Report only how many lines of the records contain the word "config".

Stored data entries
=== Begin Enclosure ===

Context: an optimization exercise on an open-source flow, tuned for small area, a short achievable clock period and few clock cycles per item. The choices shown serve that exercise and are no tape-out recipe.
Function was checked by simulation only, so behaviour that the tests miss may differ from the original.
No activity file was given, so power comes from the tool's default toggle rates.

oak:
Design stripe_engine, start of the top module:
module stripe_engine (
  input  wire        clk,
  input  wire        rst,
  input  wire        cmd_valid,
  output wire        cmd_ready,
  input  wire [1:0]  cmd_op,        
  input  wire [4:0]  cmd_dcount,    
  input  wire [21:0] cmd_miss,      
  input  wire        cmd_miss_p,    
  input  wire        cmd_miss_q,    
  input  wire        in_valid,
  output wire        in_ready,
  input  wire [63:0] in_data,
  output wire        res_valid,
  input  wire        res_ready,
  output reg  [2:0]  res_status,
  output reg  [4:0]  res_pos,
  output reg  [63:0] res_p,
  output reg  [63:0] res_q,
  output reg  [63:0] res_dx,
  output reg  [63:0] res_dy
);
Size: roughly 3,200 cells after synthesis, about 530 flip-flops, roughly 370 I/O pins, about 0.029 mm^2 of cells after synthesis.
clock: 15.0 ns
lec_check: 0
cap_margin: 20
core_margin: 2
core_utilization: 65
cts_cluster_diameter: 60
cts_cluster_size: 28
place_density: 0.75
slew_margin: 20
standard.sh (not shown) runs the stock make flow with config.mk's settings and CLKGATE_MAP_FILE= SYNTH_SCRIPT=/design/flow/synth_recipe.tcl, a recipe that flattens the netlist after the stock synthesis.
==> flow/flow/run.sh <==
#!/bin/bash
# Standard ORFS layout with a tighter repair target and small port buffers.
set -euo pipefail
bash standard.sh SETUP_SLACK_MARGIN=10.7 \
  "BUFFER_PORTS_ARGS=-buffer_cell sky130_fd_sc_hd__buf_1" finish > orfs_make.log 2>&1
Looking at the reports, oak completed the entire flow and the layout it produced met the timing, design-rule and antenna checks.
Testbench counts of oak, summed over its fixed seeds: cycles 37,082, items 1,920.
The inputs of pine differ from those of oak as listed below.
Settings: swapping 20 for 5 in CAP_MARGIN; swapping 28 for 30 in CTS_CLUSTER_SIZE; swapping 20 for 5 in SLEW_MARGIN.
--- a/flow/flow/run.sh
+++ b/flow/flow/run.sh
@@ -3,3 +3,3 @@
 set -euo pipefail
-bash standard.sh SETUP_SLACK_MARGIN=10.7 \
+bash standard.sh SETUP_SLACK_MARGIN=10.65 \
   "BUFFER_PORTS_ARGS=-buffer_cell sky130_fd_sc_hd__buf_1" finish > orfs_make.log 2>&1
[summary]
Overall power after layout, pine vs oak: up slightly
Compared with oak, pine shows a higher worst slack at placement.
Compared with oak, pine improves area of all placed cells without fillers.
Compared with oak, pine improves worst setup slack.


## lagoon
stripe_engine, a different RTL version from the one above (not shown whole).
Size in the first run: roughly 530 flip-flops.
// stripe_engine
module stripe_engine (
  input  wire        clk,
  input  wire        rst,
  input  wire        cmd_valid,
  output wire        cmd_ready,
  input  wire [1:0]  cmd_op,        
  input  wire [4:0]  cmd_dcount,    
  input  wire [21:0] cmd_miss,      
  input  wire        cmd_miss_p,    
  input  wire        cmd_miss_q,    
  input  wire        in_valid,
  output wire        in_ready,
  input  wire [63:0] in_data,
  output wire        res_valid,
  input  wire        res_ready,
  output reg  [2:0]  res_status,
  output reg  [4:0]  res_pos,
  output reg  [63:0] res_p,
  output reg  [63:0] res_q,
  output reg  [63:0] res_dx,
  output reg  [63:0] res_dy
);
export LEC_CHECK = 0
export CAP_MARGIN = 20
export CORE_MARGIN = 2
export CORE_UTILIZATION = 25
export PLACE_DENSITY = 0.35
export SLEW_MARGIN = 20
create_clock -name core_clock -period 15.0 [get_ports {clk}]
==> flow/flow/run.sh <==
#!/bin/bash
# Standard ORFS layout with a tighter repair target and small port buffers.
set -euo pipefail
bash standard.sh SETUP_SLACK_MARGIN=${MARGIN:-11} \
  "BUFFER_PORTS_ARGS=-buffer_cell sky130_fd_sc_hd__buf_1" finish > orfs_make.log 2>&1
lagoon finished every stage and its layout cleared the timing, design-rule and antenna checks.
Testbench counts of lagoon, summed over its fixed seeds: cycles 37,038, items 1,920.
Here is what was changed in the inputs of pepper compared with lagoon.
Settings: setting SETUP_SLACK_MARGIN to 0.5 for the first time.
==> flow/run.sh (new file) <==
#!/bin/bash
# synth_recipe.tcl (not shown) runs the flow's synth.tcl, then flattens the netlist and writes it again
# the make line also repeats each setting of config.mk as NAME=value (left out here)
make -C /OpenROAD-flow-scripts/flow DESIGN_CONFIG=/design/flow/config.mk WORK_HOME=/design/flow/orfs CLKGATE_MAP_FILE= SYNTH_SCRIPT=/design/flow/synth_recipe.tcl finish
removed: flow/flow/run.sh
removed: flow/standard.sh
Notes after the runs:
A cell at the slowest stage of the critical path of sky130_fd_sc_hd__buf_4 is what pepper shows, while sky130_fd_sc_hd__or4_1 belongs to lagoon. pepper vs. lagoon: total placed cells including tap cells level, multi-input logic portion of the cell area essentially unchanged, area occupied by multi-input gates dropped 13%, via count of the first global-routing pass shows a reduction of 975, cell area decreased by about 13% relative to the old numbers. Taking lagoon as the reference, in pepper smallest setup slack after layout -1200 ps, total routing resource utilization after global routing -0.93 points, routed wire length -6.1%, total power consumption of the routed design -about 13%. pepper — minimum clock period after layout 1200 ps higher, lagoon as reference. pepper ended up with flip-flops and latches as its cell kind with the greatest summed area; lagoon ended up with multi-input combinational cells. Non-clock buffer count, pepper and lagoon, higher one = lagoon.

=== End Enclosure ===

### Response to the exercise
3